The dream of any compiler optimization writer would be to have a simple, efficient way of guaranteeing that a given pointer has no alias, or at least to find a short list of all pointers that may be aliases of it.

A very simple trick that improves upon any alias detection technique in optimizers consists in realizing that pointers to objects of different types cannot be aliases of each other. However, while this would certainly be true in a strongly, statically typed language, this is obviously false in a language with casts.

This is a problem: you cannot count on this trick to improve your C optimizer.

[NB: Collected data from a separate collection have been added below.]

Background: an optimization exercise with open tools, aiming at small area, a short achievable clock period and few clock cycles. Do not read the settings as production practice.
In this exercise RTL edits were held to simulation tests only and were not proved equivalent to the original.
Power and IR drop assume default switching activity.

==> trial 27: inputs <==
==> flow/design.v (excerpt) <==
module stokast_core (
    input  wire        clk,
    input  wire        rst,
    input  wire        cmd_valid,
    output wire        cmd_ready,
    input  wire        cmd_pass,
    input  wire [63:0] cmd_word,
    input  wire [31:0] cmd_now,
    input  wire [79:0] cmd_fate,
    output reg         resp_valid,
    output reg  [3:0]  resp_emit,
    output wire [47:0] resp_dac,
    output reg  [4:0]  resp_mode,
    output reg         resp_fault
);
==> flow/config.mk <==
export PLATFORM = sky130hd
export DESIGN_NAME = stokast_core
export DESIGN_NICKNAME = stokast_core
export VERILOG_FILES = /design/flow/design.v
export SDC_FILE = /design/flow/constraint.sdc
export NUM_CORES = 4
export LEC_CHECK = 0
export CAP_MARGIN = 20
export CORE_MARGIN = 2
export CORE_UTILIZATION = 60
export SLEW_MARGIN = 20
==> flow/constraint.sdc <==
create_clock -name core_clock -period 20.0 [get_ports {clk}]
set_input_delay 4.0000 -clock core_clock [delete_from_list [all_inputs] [get_ports {clk}]]
set_output_delay 4.0000 -clock core_clock [all_outputs]
set_load 0.01 [all_outputs]
standard.sh (not shown) runs the stock make flow with config.mk's settings and CLKGATE_MAP_FILE= SYNTH_SCRIPT=/design/flow/synth_recipe.tcl, a recipe that flattens the netlist after the stock synthesis.
==> flow/flow/run.sh <==
#!/bin/bash
# The standard layout (standard.sh), with ORFS's timing repair asked to leave
# 13.5 ns of setup slack at the design's own clock period and constraints.
set -euo pipefail
bash standard.sh SETUP_SLACK_MARGIN=13.5 finish > standard_flow.log 2>&1
==> inputs of build 37, as changes to trial 27 <==
--- a/flow/design.v
+++ b/flow/design.v
@@ -821,19 +821,20 @@
     reg        c_pg;        
     reg [31:0] c_now;
     reg [79:0] c_fate;
     reg [2:0]  state;
     reg        up_v;        
     reg  base_rdy;          
     wire pass_done;         
     wire c_pfault = fault || c_pg;
-    wire consume  = cv && (!c_pass || base_rdy) &&
-                    ((state == S_IDLE) || (pass_done && !(c_pass && c_pfault)));
-    assign cmd_ready = !cv || (cv && (state == S_IDLE) && (!c_pass || base_rdy));
+    reg  w2_last;           
+    wire consume  = cv && (!c_pass || base_rdy) && ((state == S_IDLE) || pass_done) &&
+                    !(c_pass && c_pfault && (pass_done || w2_last));
+    assign cmd_ready = !cv || (cv && (state == S_IDLE) && (!c_pass || (base_rdy && !(c_pfault && w2_last))));
     reg [1:0]  otrk;        
     reg [1:0]  mod_kind;
     reg        mod_neg;
     reg [7:0]  step_cnt;
     reg        step_up;
     wire [3:0]  w_opc = c_word[3:0];
     wire [1:0]  w_trk = c_word[5:4];
     wire [31:0] w_pay = c_word[63:32];
@@ -1005,31 +1006,32 @@
                 .nR(un_R[gi]), .nP(un_P[gi]), .ng(un_g[gi]), .nb(un_b[gi]), .fin(un_fin[gi]));
         end
     endgenerate
     wire [3:0] rdy = u_busy & u_fin;
     reg        h_busy;
     reg [1:0]  h_ph;        
     reg [2:0]  h_cnt;
     reg [3:0]  gpend;
-    assign pass_done = (state == S_PASS) && (u_busy == 4'd0) && (gpend == 4'd0) &&
-                       (!h_busy || (h_ph == 2'd2 && h_cnt == 3'd0));
     wire [1:0] wpick = rdy[0] ? 2'd0 : rdy[1] ? 2'd1 : rdy[2] ? 2'd2 : 2'd3;
+    wire       pickv = (rdy != 4'd0);
+    assign pass_done = (state == S_PASS) && ((u_busy & ~(pickv ? (4'd1 << wpick) : 4'd0)) == 4'd0) &&
+                       (gpend == 4'd0) && (!h_busy || (h_ph == 2'd2 && h_cnt == 3'd0)) && !w2_last;
     reg        w2_v;
     reg [1:0]  w2_t;
     reg [11:0] wa_va;
     reg [10:0] wa_sqb;
-    reg [9:0]  wa_sqs;
+    reg [5:0]  wa_sqs;
     reg        wa_sqr;
     reg        wa_q31;
     reg [12:0] wa_dh, wa_a;
     reg [1:0]  wa_kind;
     wire [11:0] wva;
     wire [10:0] wsqb;
-    wire [9:0]  wsqs;
+    wire [5:0]  wsqs;
     wire        wsqr;
     wire        wq31;
     wire [12:0] wdh, wa;
     stokast_wave_a u_wa (.mode(lfo_mode[wpick]), .phase(u_P[wpick]), .va(wva), .sqb(wsqb), .sqs(wsqs), .sqr(wsqr), .q31(wq31), .dh(wdh), .a(wa));
     wire [11:0] w2_val;
     stokast_wave_b u_wb (.kind(wa_kind), .va(wa_va), .sqb(wa_sqb), .sqs(wa_sqs), .sqr(wa_sqr), .q31(wa_q31), .dh(wa_dh), .a(wa_a), .value(w2_val));
     reg [1:0]  h_t;
     reg [31:0] h_acc;
@@ -1103,16 +1105,17 @@
             mod_kind       <= MK_LFO;
             mod_neg        <= 1'b0;
             step_cnt       <= 8'd0;
             step_up        <= 1'b0;
             me_busy        <= 1'b0;
             tslow          <= 4'd0;
             u_busy         <= 4'd0;
             w2_v           <= 1'b0;
+            w2_last        <= 1'b0;
             tri_ok         <= 4'd0;
             p_fix          <= 1'b0;
             tptr           <= 2'd0;
             tsv            <= 1'b0;
             tsr            <= 2'd0;
             gpend          <= 4'd0;
             h_busy         <= 1'b0;
             resp_valid     <= 1'b0;
@@ -1204,37 +1207,29 @@
                     state    <= S_MOD;
                 end
             end
             S_PASS: begin
                 tsv <= (tel != 4'd0);
                 tsr <= tsel;
                 if (tel != 4'd0) tptr <= tsel;
                 if (tsv && tchk) tri_ok[tsr] <= 1'b1;
-                w2_v <= 1'b0;
                 if (rdy != 4'd0) begin
                     w2_v   <= 1'b1;
                     w2_t   <= wpick;
                     wa_va   <= wva;
                     wa_sqb  <= wsqb;
                     wa_sqs  <= wsqs;
                     wa_sqr  <= wsqr;
                     wa_q31  <= wq31;
                     wa_dh   <= wdh;
                     wa_a    <= wa;
                     wa_kind <= {is_tri[wpick], (lfo_mode[wpick] >= 4'd3) && (lfo_mode[wpick] <= 4'd5)};
                     u_busy[wpick] <= 1'b0;
                 end
-                if (w2_v) begin
-                    if (!last_ok[w2_t] || last_out[w2_t] != w2_val) begin
-                        pe[w2_t]                <= 1'b1;
-                        last_out[w2_t]          <= w2_val;
-                        last_ok[w2_t]           <= 1'b1;
-                    end
-                end
                 if (!h_busy) begin
                     if (gpend != 4'd0) begin
                         h_busy <= 1'b1;
                         h_ph   <= 2'd0;
                         h_cnt  <= 3'd2;
                         h_t    <= hpick;
                         h_acc  <= 32'd0;
                         h_x    <= {2'd0, seed, hpick, rand_mod[hpick], 8'd0};
@@ -1276,29 +1271,47 @@
                         u_P[t]  <= base[t];
                         u_J[t]  <= ji;
                         u_g[t]  <= g_i;
                         u_b[t]  <= 1'b1;
                         u_fr[t] <= 1'b0;
                     end
                 end
                 if (pass_done) begin
-                    resp_valid <= 1'b1;
-                    resp_emit  <= pe | ((w2_v && (!last_ok[w2_t] || last_out[w2_t] != w2_val)) ? (4'd1 << w2_t) : 4'd0)
-                                     | ((h_busy && h_ph == 2'd2 && h_cnt == 3'd0) ? (4'd1 << h_t) : 4'd0);
                     resp_mode  <= mode;
                     resp_fault <= 1'b0;
                     state      <= S_IDLE;
+                    if (pickv) begin
+                        w2_last <= 1'b1;
+                    end else begin
+                        resp_valid <= 1'b1;
+                        resp_emit  <= pe | ((w2_v && (!last_ok[w2_t] || last_out[w2_t] != w2_val)) ? (4'd1 << w2_t) : 4'd0)
+                                         | ((h_busy && h_ph == 2'd2 && h_cnt == 3'd0) ? (4'd1 << h_t) : 4'd0);
+                    end
                 end
             end
             default: state <= S_IDLE;
             endcase
+            w2_v <= (state == S_PASS) && pickv;
+            if (w2_v) begin
+                if (!last_ok[w2_t] || last_out[w2_t] != w2_val) begin
+                    pe[w2_t]       <= 1'b1;
+                    last_out[w2_t] <= w2_val;
+                    last_ok[w2_t]  <= 1'b1;
+                end
+            end
+            if (w2_last) begin
+                w2_last    <= 1'b0;
+                resp_valid <= 1'b1;
+                resp_emit  <= pe | ((!last_ok[w2_t] || last_out[w2_t] != w2_val) ? (4'd1 << w2_t) : 4'd0);
+                pe         <= 4'd0;
+            end
             if (consume) begin
                 if (c_pass) begin
-                    pe <= 4'd0;
+                    if (!(pass_done && pickv)) pe <= 4'd0;
                     if (c_pfault) begin
                         fault      <= 1'b1;
                         resp_valid <= 1'b1;
                         resp_fault <= 1'b1;
                         resp_mode  <= mode;
                     end else begin
                         if (regen) begin
                             for (t = 0; t < 4; t = t + 1) begin
@@ -1660,28 +1673,31 @@
     assign s  = p0 ^ {G[W-2:0], ci};
     assign co = G[W-1];
 endmodule
 module stokast_wave_a (
     input  wire [3:0]  mode,
     input  wire [31:0] phase,
     output reg  [11:0] va,
     output wire [10:0] sqb,
-    output wire [9:0]  sqs,
+    output wire [5:0]  sqs,
     output wire        sqr,
     output wire        q31,
     output wire [12:0] dh,
     output wire [12:0] a
 );
     wire [1:0]  add = (mode == 4'd4 || mode == 4'd7 || mode == 4'd10) ? 2'b01 :
                       (mode == 4'd5 || mode == 4'd8 || mode == 4'd11) ? 2'b10 : 2'b00;
     wire [31:0] q = {phase[31:30] + add, phase[29:0]};
     assign q31 = q[31];
     wire [10:0] s_idx = q[30] ? (11'd1024 - {1'b0, q[29:20]}) : {1'b0, q[29:20]};
-    stokast_sine_q u_sine (.idx(s_idx), .q_b(sqb), .q_s(sqs), .q_r(sqr));
+    wire [9:0]  sqsb;
+    stokast_sine_q u_sine (.idx(s_idx), .q_b(sqb), .q_s(sqsb), .q_r(sqr));
+    wire [9:0]  sqm = sqsb[9:4] * sqsb[3:0];
+    assign sqs = sqm[9:4];
     always @(*) begin
         case (mode)
             4'd1:                va = q[31:20];
             4'd2:                va = ~q[31:20];
             4'd9, 4'd10, 4'd11:  va = q[31] ? 12'd0 : 12'd4095;
             default:             va = 12'd0;
         endcase
     end
@@ -1698,28 +1714,27 @@
     stokast_add #(13) u_ap (.a(13'd1024), .b({2'd0, k[29:19]}), .ci(1'b0), .s(ap), .co(c_ap));   
     assign dh = mid ? dm : q[31:19];
     assign a  = (mid && qnz) ? am : ap;
 endmodule
 module stokast_wave_b (
     input  wire [1:0]  kind,
     input  wire [11:0] va,
     input  wire [10:0] sqb,
-    input  wire [9:0]  sqs,
+    input  wire [5:0]  sqs,
     input  wire        sqr,
     input  wire        q31,
     input  wire [12:0] dh,
     input  wire [12:0] a,
     output wire [11:0] value
 );
-    wire [9:0]  sqm    = sqs[9:4] * sqs[3:0];
     wire [10:0] sq;
     wire [11:0] sng;
     wire [13:0] df;
     wire [11:0] tri_v;
     wire        c1, c2, c3, c4;
-    stokast_add #(11) u_sq (.a(sqb), .b({5'd0, sqm[9:4]}), .ci(sqr), .s(sq), .co(c1));
+    stokast_add #(11) u_sq (.a(sqb), .b({5'd0, sqs}), .ci(sqr), .s(sq), .co(c1));
     stokast_add #(12) u_sn (.a({1'b0, ~sq}), .b(12'd0), .ci(1'b1), .s(sng), .co(c2));               
     wire [11:0] sine_v = q31 ? sng : {1'b1, sq};
     stokast_add #(14) u_df (.a({1'b0, a}), .b(~{dh[12], dh}), .ci(1'b1), .s(df), .co(c3));           
     stokast_add #(12) u_tv (.a({~dh[11], dh[10:0]}), .b({{9{df[13]}}, df[13:11]}), .ci(1'b0), .s(tri_v), .co(c4));
     assign value = kind[1] ? tri_v : kind[0] ? sine_v : va;
 endmodule
==> comparison table <==
Cells after synthesis: trial 27 16,500; build 37 16,400
Worst-path cell with the longest stage delay: trial 27 edfxtp_1; build 37 mux2i_1
Initial Util: trial 27 60.2%; build 37 60.4%
Detailed-routing iteration count for the pre-antenna-repair pass: trial 27 10; build 37 17
Sinks on Clock Net: trial 27 1,615; build 37 1,612
Clock buffers: trial 27 232; build 37 229
Power per cell area: trial 27 112 mW/mm^2; build 37 109 mW/mm^2
GR met2 Demand/Resource: trial 27 66.1%; build 37 67.3%
Result of the run: trial 27 no timing/DRC/antenna violations; build 37 finished with violations
Reasons for failing layout checks: trial 27 -; build 37 max-capacitance violations, max-slew violations
Power spent charging and discharging nets: trial 27 8200 uW; build 37 7690 uW
# Max-Cap Violations: trial 27 0; build 37 1
Worst Path Arrival: trial 27 7540 ps; build 37 7770 ps
Area after detailed placement: trial 27 0.150 sq mm; build 37 0.149 sq mm
Fraction of met3 tracks used by global routing: trial 27 16.1%; build 37 16.5%
Synth Area per Inst: trial 27 8.79 sq um; build 37 8.76 sq um
Part of the cycle the worst path needs: trial 27 34.6%; build 37 35.6%
Synthesized-area fraction occupied by xor and xnor cells: trial 27 4.81%; build 37 5.10%
Testbench counts of trial 27, summed over its fixed seeds: cycles 75,399.
Testbench counts of build 37, summed over its fixed seeds: cycles 70,864.

## port drivers added, routing unchanged
How much do the figures lean on ideal ports? The routed layouts below were timed once more, with nothing changed but the port constraints. Step 1 (the two cells are an assumption about what drives the block):
set clk [get_ports {clk}]
set_driving_cell -lib_cell sky130_fd_sc_hd__clkbuf_16 $clk
set_driving_cell -lib_cell sky130_fd_sc_hd__buf_2 [delete_from_list [all_inputs] $clk]
Step 2 adds t to the input delays and takes it off the output delays; t is the mean of the earliest and latest rising clock arrival at the registers after step 1. Input paths then give back, and output paths get back, about the clock's delay inside the block. a / b / c = no drivers / after step 1 / after step 2; a / b = the first two.
run | t (ns) | setup WS [ns] | worst setup path at the end | worst slew at a driven data input, ns
trial 27 | 1.000 | 13.088 / 13.088 / 12.512 | input to register | 0.08
build 37 | 1.003 | 12.876 / 12.876 / 12.538 | input to register | 0.17
For trial 27, which loses most, drivers alone change the setup slack by 0.000 ns; drivers and shift together by -0.576 ns.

Or can you? The ANSI C normalization committees have decided on the strict aliasing rule, which is basically to say that if you ever access the same data (read access, or write access) through two different pointers to different types, then the semantics of your program is undefined.  Undefinedness is the standard trick of the ANSI C committee to say “you’ve been warned”.

Compilers usually try to detect such undefined cases, and warn you about them.  For example, gcc might tell you (in -O2 mode) “type-punning to incomplete type might break strict aliasing rules”, or “type-punned pointer will break strict aliasing rules”.  However, gcc also sometimes just remains silent and produces weird code…

What is the effect of all this?

For example, the GC_START(), GC_UPDATE() and GC_END() macros rely heavily on type-punning. I’ve once had a bug where, inside a GC_START/GC_END section, I did some computations and stored the intermediate, garbage-collectable results by using GC_UDPATE(). This code failed miserably, with the following strange behavior:

  • It core dumped, showing signs that all memory structures had been garbled (ASCII strings instead of memory addresses in pointers that the garbage collector was using), but gc_check() never found anything wrong until the bug actually fired
  • The code worked perfectly if I did not use the -O2 option, or even if I only used some moderate amount of optimization (-O1)
  • After some modifications of the code, I realized that the pointer gc_ctx->stack_data had not been restored by GC_END() to the value it had before I did GC_START(); adding pointer equality checks into the code to check when this value changed suddenly spurred gc into complaining about type-punned pointers breaking the strict aliasing rule. Note that gcc complained about the bug-checking code, not on the actual function I was checking.

I have no general solution to that kind of bug.  Although the code of Orchids uses extensively that kind of type-punning in modules (the REGISTER_EVENTS() macro is a horrible case of type-punning), this seems to work at the moment.  In the code mentioned above, I did things such as:

{
  varset_t *vs;
  GC_START(gc_ctx, 1);

  vs = <whatever>;
  GC_UPDATE(gc_ctx, 0, vs);

then I used both vs or (varset_t *)GC_LOOKUP(0) which, after all, are exactly the same object. The C compiler is entitled to consider that they are distinct pointers, since vs is a pointer to varset_t and GC_LOOKUP(0) is a pointer to gc_header_t (or to void, depending on versions). Therefore side effects to one pointed object are deemed to have no effect on the other one, and the C compiler will optimize away any instruction which, as a result, is deemed to have no effect on the final computed result.